Contudo, na primeira partida da semifinal da Copa Santander Libertadores, a situação alvinegra é bem diferente da vivida no dia 14 de abril, quando encarou os paraguaios pela primeira fase do torneio sul-americano.
Sob desconfiança e forte pressão, o Peixe vinha de tropeços e há poucos dias havia substituído o técnico interino Marcelo Martelotte por Muricy Ramalho. Sem poder perder, já que uma derrota significaria a eliminação da Libertadores, o clube fazia o seu "jogo do ano".
A vitória por 2 a 1 na casa do rival, entretanto, fez o Santos renascer e arrancar rumo à classificação na Libertadores e o título paulista.
Porém, as mudanças em relação ao último encontro não são apenas em relação à fase vivida e ao astral da equipe, mas também no time que será escalado por Muricy Ramalho. Naquela ocasião, o Alvinegro não pode contar com importantes jogadores como Elano, Zé Eduardo e Neymar, expulsos no jogo anterior. Por outro lado, teve o reforço de Paulo Henrique Ganso e Jonathan, que, machucados, não jogarão nesta quarta.

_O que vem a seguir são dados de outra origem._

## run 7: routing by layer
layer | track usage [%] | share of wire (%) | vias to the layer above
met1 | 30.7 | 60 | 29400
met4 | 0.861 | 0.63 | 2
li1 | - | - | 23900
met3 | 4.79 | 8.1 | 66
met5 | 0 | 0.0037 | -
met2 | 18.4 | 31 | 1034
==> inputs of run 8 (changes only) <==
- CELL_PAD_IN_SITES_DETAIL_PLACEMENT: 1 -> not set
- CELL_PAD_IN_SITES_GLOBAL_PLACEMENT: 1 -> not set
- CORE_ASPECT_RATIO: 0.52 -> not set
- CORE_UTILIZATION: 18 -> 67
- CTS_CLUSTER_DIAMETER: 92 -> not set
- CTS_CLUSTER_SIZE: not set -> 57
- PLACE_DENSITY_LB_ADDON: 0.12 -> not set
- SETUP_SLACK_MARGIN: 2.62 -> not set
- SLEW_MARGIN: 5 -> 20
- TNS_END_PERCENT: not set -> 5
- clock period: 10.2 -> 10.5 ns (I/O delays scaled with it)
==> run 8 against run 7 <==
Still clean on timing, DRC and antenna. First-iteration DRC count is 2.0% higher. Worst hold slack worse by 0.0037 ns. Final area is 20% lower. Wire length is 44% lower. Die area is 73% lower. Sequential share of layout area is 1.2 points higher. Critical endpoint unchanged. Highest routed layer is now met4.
Setup of run 1:
Design convolution_stage2, start of the top module:
module convolution_stage2 (
          in1,
          in2,
          in3,
          in4,
          in5,
          in6,
          in7,
          in8,
          clk,
          rst,
          start,
          conv_out
  );
Size: roughly 9500 cells after synthesis, about 8 flip-flops.
export LEC_CHECK = 0
export ABC_AREA = 1
export CAP_MARGIN = 0
export CELL_PAD_IN_SITES_DETAIL_PLACEMENT = 0
export CORE_MARGIN = 2
export CORE_UTILIZATION = 20
export CTS_CLUSTER_DIAMETER = 140
export CTS_CLUSTER_SIZE = 51
export GPL_ROUTABILITY_DRIVEN = 1
export MIN_ROUTING_LAYER = met1
export PLACE_DENSITY = 0.68
export SLEW_MARGIN = 25
create_clock -name core_clock -period 21.5 [get_ports {clk}]
run.sh (not shown) runs the stock make flow with config.mk's settings and CLKGATE_MAP_FILE=.
Run 1: full flow OK, the timing, DRC and antenna checks passed
Relative to run 1, the following input files were edited for run 2:
- a change of CTS_CLUSTER_SIZE from 51 to 41
- a deleted PLACE_DENSITY that had been 0.68
- a change of SLEW_MARGIN from 25 to 20
- a deleted CTS_CLUSTER_DIAMETER that had been 140
- a deleted CELL_PAD_IN_SITES_DETAIL_PLACEMENT that had been 0
- a change of CORE_UTILIZATION from 20 to 68
- a deleted MIN_ROUTING_LAYER that had been met1
- a change of CAP_MARGIN from 0 to 20
- a deleted ABC_AREA that had been 1
- a deleted GPL_ROUTABILITY_DRIVEN that had been 1
- a change of the clock period (ns, I/O delays scaled along) from 21.5 to 12.2
Findings:
In run 2 the implementation completed, yet the final layout does not meet the checks, the culprit being negative setup slack. Area after synthesis, run 2 vs run 1: down by a few percent. Relative to run 1, routed wire length on met3 has increased by 67% in run 2. From run 1 to run 2 the numbers moved as follows: met3 routing resource usage after global routing shows an increase of 10 points; total instance count after detailed placement lower. The aggregate routed wire length of run 2 is lower than that of run 1. Cell area went up slightly going from run 1 to run 2. Delta (run 2 minus run 1): chip area from the yosys synthesis statistics went down 5.6%; xor-xnor portion of the synthesized cell area climbed 5.9 points; global placement routability congestion went up.
> inputs changed (run 2 -> run 3)
- GPL_TIMING_DRIVEN newly set to 0
- CTS_CLUSTER_SIZE removed (was 41)
- CORE_UTILIZATION changed from 68 to 45
- the clock period (ns, I/O delays scaled along) changed from 12.2 to 14.0
| run 3 | all stages done | FAIL | antenna violations, negative setup slack |. Any difference in fraction of standard cell area that is sequential between run 2 and run 3 is small enough to ignore. Looking at number of global-route vias before repair, run 3 sits 11% below run 2. Non-clock inverter total of the final layout delta (run 2 -> run 3): insignificant.
### run 3 -> run 4
- CTS_CLUSTER_DIAMETER newly set to 342
- TNS_END_PERCENT newly set to 15
- GPL_TIMING_DRIVEN removed (was 0)
- CORE_ASPECT_RATIO newly set to 0.5
- CORE_UTILIZATION changed from 45 to 40
- ABC_AREA newly set to 1
- SETUP_SLACK_MARGIN newly set to -1.33
- CTS_CLUSTER_SIZE newly set to 100
## What came out
Run 4 went all the way through the flow, and no timing, DRC or antenna check failed.
Compared to run 3, run 4 has cell area reported after detailed placement about 6% higher.
[compare] base=run 3 new=run 4: global-route wire length before repair went down, die area went up by 27000 sq um, number of synthesized register bits saw little to no change.
| iteration count of the initial detailed-routing pass | run 4 vs run 3 | 1 higher |
Taking run 3 as the reference, in run 4 number of buffers inserted by post-CTS setup repair moved down, met1 capacity usage during global routing moved down, maximum operating frequency moved up, final worst slack moved up.
Design ALU, start of the top module:
module ALU (
    input         clk,         
    input         rst,         
    input         i_vld,       
    input  [31:0] i_a,         
    input  [31:0] i_b,         
    input         opcode,      
    output reg [31:0] o_res,   
    output reg    o_res_vld,   
    output reg    overflow     
);
Size in the first run: roughly 320 flip-flops, about 100 I/O pins, ~40,000 um^2 of cells after synthesis.
==> flow/config.mk <==
export PLATFORM = sky130hd
export DESIGN_NAME = ALU
export DESIGN_NICKNAME = ALU
export VERILOG_FILES = /design/flow/design.v
export SDC_FILE = /design/flow/constraint.sdc
export NUM_CORES = 4
export LEC_CHECK = 0
export CAP_MARGIN = 20
export CORE_MARGIN = 2
export CORE_UTILIZATION = 72
export CTS_CLUSTER_DIAMETER = 363
export CTS_CLUSTER_SIZE = 42
export SETUP_SLACK_MARGIN = 0.34
export SLEW_MARGIN = 20
==> flow/constraint.sdc <==
create_clock -name core_clock -period 6.48 [get_ports {clk}]
set_input_delay 1.2960 -clock core_clock [delete_from_list [all_inputs] [get_ports {clk}]]
set_output_delay 1.2960 -clock core_clock [all_outputs]
set_load 0.01 [all_outputs]
run.sh (not shown) runs the stock make flow with config.mk's settings and CLKGATE_MAP_FILE=.
The baseline ended with an error in 5_1_grt, error GRT-0232.
// calculator
module calculator (input CLOCK_50,
							input RESET,
							input KEYPRESSED,
							input [3:0] KEYCODE,
							input [3:0] KEY,
							output [0:6] HEX0, HEX1, HEX2, HEX3, HEX4, HEX5, HEX6, HEX7
							);
		wire clockmain = CLOCK_50;
		wire rst = RESET;
		wire [3:0] keycode = KEYCODE;
		wire keystrobe;
		wire load_A, load_B;
		wire bksp_A, bksp_B;
		posedgetrigger keypressedge (.clock(clockmain), .rst(rst), .signal(KEYPRESSED), .strobe(keystrobe));
		wire dig_strobe, reset_strobe, ex_strobe, op_strobe, sub_strobe;
		wire [3:0] dig_code;
		wire [1:0] op_code;
		inputhandler keypad (
			.keystrobe(keystrobe),
			.keycode(keycode),
			.dig_strobe(dig_strobe),
			.reset_strobe(reset_strobe),
			.ex_strobe(ex_strobe),
			.op_strobe(op_strobe),
			.sub_strobe(sub_strobe),
			.dig_code(dig_code),
			.op_code(op_code)
		);
		wire bksp_strobe, MS_strobe, MR_strobe, MC_strobe;
		PBhandler PB (
			.KEY(KEY),
			.clock(clockmain),
			.rst(rst),
			.bksp_strobe(bksp_strobe),
			.MS_strobe(MS_strobe),
			.MR_strobe(MR_strobe),
			.MC_strobe(MC_strobe)
		);
		wire [1:0] display_select;
		wire load_op, reset_state, execute, load_A_mem, load_B_mem, load_mem, clear_mem;
		control FSM (
			.dig_in(dig_strobe),
			.reset_in(reset_strobe),
			.ex_in(ex_strobe),
			.op_in(op_strobe),
			.bksp_in(bksp_strobe),
			.MS_in(MS_strobe),
			.MR_in(MR_strobe),
			.MC_in(MC_strobe),
			.sub_in(sub_strobe),
			.clock(clockmain),
			.rst(rst),
			.bksp_A(bksp_A),
			.bksp_B(bksp_B),
			.load_A(load_A),
			.load_B(load_B),
			.load_mem(load_mem),
			.clear_mem(clear_mem),
			.load_A_mem(load_A_mem),
			.load_B_mem(load_B_mem),
			.load_op(load_op),
			.reset_out(reset_state),
			.execute(execute),  
  ...
clock: 58.1 ns
lec_check: 0
abc_area: 0
cap_margin: 20
cell_pad_in_sites_global_placement: 1
core_aspect_ratio: 0.5
core_margin: 3
core_utilization: 64
cts_cluster_diameter: 53
place_density: 0.48
setup_slack_margin: 5.0
slew_margin: 0
run.sh (not shown) runs the stock make flow with config.mk's settings and CLKGATE_MAP_FILE=.
==> next run, changes <==
- ABC_AREA: 0 -> 1
- CELL_PAD_IN_SITES_GLOBAL_PLACEMENT: 1 -> 0
- CORE_ASPECT_RATIO: 0.5 -> unset
- CORE_MARGIN: 3 -> 2
- CORE_UTILIZATION: 64 -> 70
- PLACE_DENSITY: 0.48 -> unset
- clock period: 58.1 -> 71.7 ns (I/O delays scaled with it)
Outcome: First-iteration DRC count came out lower by 6.8%; worst hold slack loses 0.0063 ns; via count climbs by 3.1%; die area drops by 14%; sequential share of layout area rises by 0.39 points; utilization came out higher by 5.4 points; worst setup slack gets better by 25 ns; maximum frequency goes up by 31%; clock-buffer cell count climbs by 6.
==> next run, changes <==
- CAP_MARGIN: 20 -> 15
- CELL_PAD_IN_SITES_GLOBAL_PLACEMENT: 0 -> unset
- CTS_CLUSTER_DIAMETER: 53 -> unset
- CTS_CLUSTER_SIZE: unset -> 34
- SETUP_SLACK_MARGIN: 5.0 -> unset
- SLEW_MARGIN: 0 -> 20
- clock period: 71.7 -> 17.4 ns (I/O delays scaled with it)
With this change the flow never finished: it broke off in global routing (5_1_grt), error GRT-0116.
Die area stays the same.
Area after synthesis is unchanged.
Synthesized cell count stays the same.

---

== job 8390 ==
Starting RTL as in the previous note.
Design calculator, start of the top module:
module calculator (input CLOCK_50,
							input RESET,
							input KEYPRESSED,
							input [3:0] KEYCODE,
							input [3:0] KEY,
							output [0:6] HEX0, HEX1, HEX2, HEX3, HEX4, HEX5, HEX6, HEX7
							);
		wire clockmain = CLOCK_50;
		wire rst = RESET;
		wire [3:0] keycode = KEYCODE;
		wire keystrobe;
		wire load_A, load_B;
		wire bksp_A, bksp_B;
		posedgetrigger keypressedge (.clock(clockmain), .rst(rst), .signal(KEYPRESSED), .strobe(keystrobe));
		wire dig_strobe, reset_strobe, ex_strobe, op_strobe, sub_strobe;
		wire [3:0] dig_code;
		wire [1:0] op_code;
		inputhandler keypad (
			.keystrobe(keystrobe),
			.keycode(keycode),
			.dig_strobe(dig_strobe),
			.reset_strobe(reset_strobe),
			.ex_strobe(ex_strobe),
			.op_strobe(op_strobe),
			.sub_strobe(sub_strobe),
			.dig_code(dig_code),
			.op_code(op_code)
		);
		wire bksp_strobe, MS_strobe, MR_strobe, MC_strobe;
		PBhandler PB (
			.KEY(KEY),
			.clock(clockmain),
			.rst(rst),
			.bksp_strobe(bksp_strobe),
			.MS_strobe(MS_strobe),
			.MR_strobe(MR_strobe),
			.MC_strobe(MC_strobe)
		);
		wire [1:0] display_select;
		wire load_op, reset_state, execute, load_A_mem, load_B_mem, load_mem, clear_mem;
		control FSM (
			.dig_in(dig_strobe),
			.reset_in(reset_strobe),
			.ex_in(ex_strobe),
			.op_in(op_strobe),
			.bksp_in(bksp_strobe),
			.MS_in(MS_strobe),
			.MR_in(MR_strobe),
			.MC_in(MC_strobe),
			.sub_in(sub_strobe),
			.clock(clockmain),
			.rst(rst),
			.bksp_A(bksp_A),
			.bksp_B(bksp_B),
			.load_A(load_A),
			.load_B(load_B),
			.load_mem(load_mem),
			.clear_mem(clear_mem),
			.load_A_mem(load_A_mem),
			.load_B_mem(load_B_mem),
			.load_op(load_op),
			.reset_out(reset_state),
			.execute(execute),  
			.display_select(display_select)
		);
		wire[31:0] reg_A, reg_B;
		wire [31:0] memory_selected, memory_stored;
		bcdreg operand_A (.clock(clockmain), .rst(rst),
							.digit(dig_code),
							.load(load_A),
							.bksp(bksp_A),
							.clear(reset_state),
							.bcdreg(reg_A),
							.mem(memory_stored),
  ...
export LEC_CHECK = 0
export ABC_AREA = 1
export CAP_MARGIN = 5
export CORE_MARGIN = 2
export CORE_UTILIZATION = 72
export CTS_CLUSTER_DIAMETER = 297
export MAX_ROUTING_LAYER = met4
export SETUP_SLACK_MARGIN = 3.21
export SLEW_MARGIN = 30
create_clock -name core_clock -period 27.3 [get_ports {CLOCK_50}]
Job 8390 never completed, since it errored out during 5_1_grt.
> inputs changed (job 8390 -> job 1225)
- a deleted CTS_CLUSTER_DIAMETER that had been 297
- a change of CAP_MARGIN from 5 to 15
- a change of SETUP_SLACK_MARGIN from 3.21 to 3.78
- a change of SLEW_MARGIN from 30 to 20
- a change of the clock period (ns, I/O delays scaled along) from 27.3 to 30.7
--- outcome ---
Between job 1225 and job 8390, the number of setup buffers added after CTS is higher for job 8390.
Diff job 1225..job 8390 | mean post-synth cell area | negligible
Among job 1225 and job 8390, the run that stopped before the end is job 8390, and it is the only one.
Job 8390 got as far as 5_1_grt, where a tool error ended the run.
Status: chip height parity (job 1225, job 8390)
Delta (job 1225 minus job 8390): placer congestion estimate went down 0.012; post-synthesis share of cell area spent on and-or and or-and gates was more or less identical; pre-CTS setup slack grew by 0.78 ns.
Yosys chip area: job 1225 vs job 8390 — no meaningful difference
Comparing job 1225 against job 8390, there is no change at all in async set-or-reset flop fraction in the synthesized netlist.
Setup of onyx:
// md5_crack
module md5_crack(
  input          clk,
  input          reset_n,
  input          in_valid,
  output         in_ready,
  input  [63:0]  guess,
  output         out_valid,
  output [127:0] digest,
  output         cracked
);
reg  [6:0]  itr;
reg         busy;
reg  [63:0] guess_q;
wire [5:0]  ridx = (itr>0 && itr<65)? itr-1:63;
function [31:0] kconst;
  input [5:0] i;
  begin
    case (i)
      6'd0: kconst = 32'hd76aa478;
      6'd1: kconst = 32'he8c7b756;
      6'd2: kconst = 32'h242070db;
      6'd3: kconst = 32'hc1bdceee;
      6'd4: kconst = 32'hf57c0faf;
      6'd5: kconst = 32'h4787c62a;
      6'd6: kconst = 32'ha8304613;
      6'd7: kconst = 32'hfd469501;
      6'd8: kconst = 32'h698098d8;
      6'd9: kconst = 32'h8b44f7af;
      6'd10: kconst = 32'hffff5bb1;
      6'd11: kconst = 32'h895cd7be;
      6'd12: kconst = 32'h6b901122;
      6'd13: kconst = 32'hfd987193;
      6'd14: kconst = 32'ha679438e;
      6'd15: kconst = 32'h49b40821;
      6'd16: kconst = 32'hf61e2562;
      6'd17: kconst = 32'hc040b340;
      6'd18: kconst = 32'h265e5a51;
      6'd19: kconst = 32'he9b6c7aa;
      6'd20: kconst = 32'hd62f105d;
      6'd21: kconst = 32'h02441453;
      6'd22: kconst = 32'hd8a1e681;
      6'd23: kconst = 32'he7d3fbc8;
      6'd24: kconst = 32'h21e1cde6;
      6'd25: kconst = 32'hc33707d6;
      6'd26: kconst = 32'hf4d50d87;
      6'd27: kconst = 32'h455a14ed;
      6'd28: kconst = 32'ha9e3e905;
      6'd29: kconst = 32'hfcefa3f8;
      6'd30: kconst = 32'h676f02d9;
      6'd31: kconst = 32'h8d2a4c8a;
      6'd32: kconst = 32'hfffa3942;
      6'd33: kconst = 32'h8771f681;
      6'd34: kconst = 32'h6d9d6122;
      6'd35: kconst = 32'hfde5380c;
  ...
Size in the first run: roughly 4300 cells after synthesis, roughly 400 flip-flops, about 200 I/O pins, ~33000 sq um of cells after synthesis.
Settings: LEC_CHECK=0, CAP_MARGIN=30, CORE_ASPECT_RATIO=1.27, CORE_MARGIN=2, CORE_UTILIZATION=50, GPL_TIMING_DRIVEN=0, HOLD_SLACK_MARGIN=0.15, MIN_ROUTING_LAYER=met2, PLACE_DENSITY_LB_ADDON=0.15, SETUP_SLACK_MARGIN=1.17, SLEW_MARGIN=5; clock period 10.0 ns.
run.sh (not shown) runs the stock make flow with config.mk's settings and CLKGATE_MAP_FILE=.
onyx | ERROR | global routing
The following lists how xenon was set up differently from onyx:
- SETUP_SLACK_MARGIN: 1.17 -> -0.46
- HOLD_SLACK_MARGIN: 0.15 -> unset
- PLACE_DENSITY_LB_ADDON: 0.15 -> unset
- GPL_TIMING_DRIVEN: 0 -> unset
- CAP_MARGIN: 30 -> 20
- SLEW_MARGIN: 5 -> 20
- MIN_ROUTING_LAYER: met2 -> unset
- CORE_UTILIZATION: 50 -> 66
- CORE_ASPECT_RATIO: 1.27 -> unset
- the clock period (ns, I/O delays scaled along): 10.0 -> 7.9
## What came out
For xenon, the flow was terminated by a tool error in global routing and produced no final design.
Against onyx, xenon reports a pre-CTS worst setup slack that is higher.
The placed wire-length estimate in xenon sits 23% below the value recorded for onyx.
Status: maximum number of buffers from clock root to sink parity (xenon, onyx)
Diff xenon..onyx | synthesis area per yosys | unchanged
From onyx to xenon the numbers moved as follows: number of placed cells counting well taps climbed about 4%, number of post-CTS setup repair buffers dropped 61%, post-cts hold buffer count barely changed, placeable core region dropped 16000 sq um.
Die size: xenon is under onyx
Edits applied to the flow inputs when going from xenon to ember:
- CORE_UTILIZATION: 66 -> 28
- SETUP_SLACK_MARGIN: -0.46 -> unset
- the clock period (ns, I/O delays scaled along): 7.9 -> 14.0
[summary]
Going from xenon to ember, number of cells upsized or downsized after cts shrinks by 102.
ember vs xenon: width of the die up by more than half
Diff ember..xenon | arithmetic-cell share of the synthesized area counting full adders, half adders and majority gates | unchanged
Die span in y (ember / xenon): 1.5
On worst slack at placement, the lower figure sits with xenon, not ember.
For cell area reported after detailed placement, dividing the value from xenon by the value from ember gives 1.14.
ember: done, clean on timing, DRC and antenna
Die footprint of ember exceeds that of xenon by more than 100%.
Inputs modified between ember and cedar:
- CORE_UTILIZATION now 40, was 28
- the clock period (ns, I/O delays scaled along) now 9.81, was 14.0
==> comparison <==
ember has a higher largest net degree at the start of global routing than cedar.
Summary of the comparison: wire length of the first global-routing pass is higher in cedar, relative to ember.
Delta(area of combinational cells with multiple inputs, cedar - ember) > 0
Number of cell rows was higher in the run labelled ember.
cedar ends up with a final instance area that is 7.4% higher than in ember.
Comparing cedar and ember, routing usage on met1 is lower on ember.
Delta (cedar minus ember): number of buffers inserted for hold repair after clock tree synthesis flat, die area down about 30%.

Starting RTL as in the previous note.
make LEC_CHECK=0 ABC_AREA=1 CAP_MARGIN=30 CELL_PAD_IN_SITES_DETAIL_PLACEMENT=2 CORE_ASPECT_RATIO=1.27 CORE_MARGIN=7 CORE_UTILIZATION=50 CTS_CLUSTER_SIZE=31 GPL_TIMING_DRIVEN=0 MAX_ROUTING_LAYER=met4 MIN_ROUTING_LAYER=met2 PLACE_DENSITY_LB_ADDON=0.15 SETUP_SLACK_MARGIN=1.17 SLEW_MARGIN=5 finish   # period 8.55 ns
The baseline failed in detailed placement (DPL-0033).
Then changed:
- ABC_AREA: 1 -> unset
- CAP_MARGIN: 30 -> 20
- CELL_PAD_IN_SITES_DETAIL_PLACEMENT: 2 -> unset
- CORE_ASPECT_RATIO: 1.27 -> unset
- CORE_MARGIN: 7 -> 2
- CORE_UTILIZATION: 50 -> 72
- CTS_CLUSTER_SIZE: 31 -> unset
- GPL_TIMING_DRIVEN: 0 -> unset
- MAX_ROUTING_LAYER: met4 -> unset
- MIN_ROUTING_LAYER: met2 -> unset
- PLACE_DENSITY: unset -> 0.4
- PLACE_DENSITY_LB_ADDON: 0.15 -> unset
- SETUP_SLACK_MARGIN: 1.17 -> unset
- SLEW_MARGIN: 5 -> 20
- TNS_END_PERCENT: unset -> 10
- clock period: 8.55 -> 7.82 ns (I/O delays scaled with it)
The new run did not get past global routing.
Synthesized area climbs by a few percent.
Synthesized cell count drops by a little under a tenth.
Die size shrinks by a quarter to a third.
Then changed:
- CORE_UTILIZATION: 72 -> 57
- MAX_ROUTING_LAYER: unset -> met4
- PLACE_DENSITY: 0.4 -> unset
- TNS_END_PERCENT: 10 -> 20
- clock period: 7.82 -> 5.51 ns (I/O delays scaled with it)
- The changed run completed, yet does not pass: negative setup slack
- area after synthesis stays the same
- die area came out higher by a quarter to a third
- synthesized cell count stays the same
Then changed:
- CORE_UTILIZATION: 57 -> 41
- MAX_ROUTING_LAYER: met4 -> unset
- TNS_END_PERCENT: 20 -> unset
- clock period: 5.51 -> 9.81 ns (I/O delays scaled with it)
After rerunning:
- The new run finished with timing, DRC and antenna clean
- non-clock buffer count goes down by 614
- synthesized cell count does not change
- design area goes down by 11%
- global-route usage goes down by 19 points
- wire length goes down by 8.7%
Then changed:
- ABC_AREA: unset -> 1
- CORE_ASPECT_RATIO: unset -> 0.91
- CORE_UTILIZATION: 41 -> 40
- MAX_ROUTING_LAYER: unset -> met4
- clock period: 9.81 -> 10.0 ns (I/O delays scaled with it)
Flip-flop count stays the same; hold slack barely changes; power falls by a quarter to a third; area after synthesis falls by a few percent; final area falls by a little under a tenth; via count falls by a few percent; setup slack gets better by 0.26 ns; critical path depth rises by 20; die area barely changes.

Starting RTL as in the previous note.
// md5_crack
module md5_crack(
  input          clk,
  input          reset_n,
  input          in_valid,
  output         in_ready,
  input  [63:0]  guess,
  output         out_valid,
  output [127:0] digest,
  output         cracked
);
==> flow/config.mk <==
export PLATFORM = sky130hd
export DESIGN_NAME = md5_crack
export DESIGN_NICKNAME = md5_crack
export VERILOG_FILES = /design/flow/design.v
export SDC_FILE = /design/flow/constraint.sdc
export NUM_CORES = 4
export LEC_CHECK = 0
export CAP_MARGIN = 35
export CELL_PAD_IN_SITES_DETAIL_PLACEMENT = 2
export CORE_MARGIN = 8
export CORE_UTILIZATION = 37
export CTS_CLUSTER_DIAMETER = 263
export MAX_ROUTING_LAYER = met4
export MIN_ROUTING_LAYER = met2
export PLACE_DENSITY_LB_ADDON = 0.09
export SETUP_SLACK_MARGIN = 1.51
export SLEW_MARGIN = 25
export TNS_END_PERCENT = 65
==> flow/constraint.sdc <==
create_clock -name core_clock -period 6.04 [get_ports {clk}]
set_input_delay 1.2080 -clock core_clock [delete_from_list [all_inputs] [get_ports {clk}]]
set_output_delay 1.2080 -clock core_clock [all_outputs]
set_load 0.01 [all_outputs]
The first run aborted during clock tree synthesis (4_1_cts).
Rerun with:
==> flow/config.mk (replaced) <==
export PLATFORM = sky130hd
export DESIGN_NAME = md5_crack
export DESIGN_NICKNAME = md5_crack
export VERILOG_FILES = /design/flow/design.v
export SDC_FILE = /design/flow/constraint.sdc
export NUM_CORES = 4
export LEC_CHECK = 0
export CAP_MARGIN = 20
export CORE_MARGIN = 2
export CORE_UTILIZATION = 68
export SLEW_MARGIN = 20
==> flow/constraint.sdc (replaced) <==
create_clock -name core_clock -period 14.0 [get_ports {clk}]
set_input_delay 2.8000 -clock core_clock [delete_from_list [all_inputs] [get_ports {clk}]]
set_output_delay 2.8000 -clock core_clock [all_outputs]
set_load 0.01 [all_outputs]
With this change the flow produced a clean layout.
Synthesized cell count does not change.
Area after synthesis does not change.
Die size went down by 49%.
Rerun with:
--- a/flow/config.mk
+++ b/flow/config.mk
@@ -8,4 +8,6 @@
 export CAP_MARGIN = 20
 export CORE_MARGIN = 2
-export CORE_UTILIZATION = 68
+export CORE_UTILIZATION = 72
+export PLACE_DENSITY_LB_ADDON = 0.24
+export SETUP_SLACK_MARGIN = -0.46
 export SLEW_MARGIN = 20
==> flow/constraint.sdc (replaced) <==
create_clock -name core_clock -period 8.65 [get_ports {clk}]
set_input_delay 1.7300 -clock core_clock [delete_from_list [all_inputs] [get_ports {clk}]]
set_output_delay 1.7300 -clock core_clock [all_outputs]
set_load 0.01 [all_outputs]
Now the flow stopped in global routing (5_1_grt) (GRT-0116).
Synthesized area stays the same.
Die area went down by 5.5%.
Synthesized cell count stays the same.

Depois do triunfo sobre o Cerro, muita coisa mudou na vida santista. As polêmicas diminuíram, as críticas à zaga cessaram e o futebol alegre voltou a aparecer. Da última vez, derrotar os paraguaios foi o ponto de partida para a sequência que culminou na conquista do Paulistão. Agora, pode ser a largada rumo ao topo da América.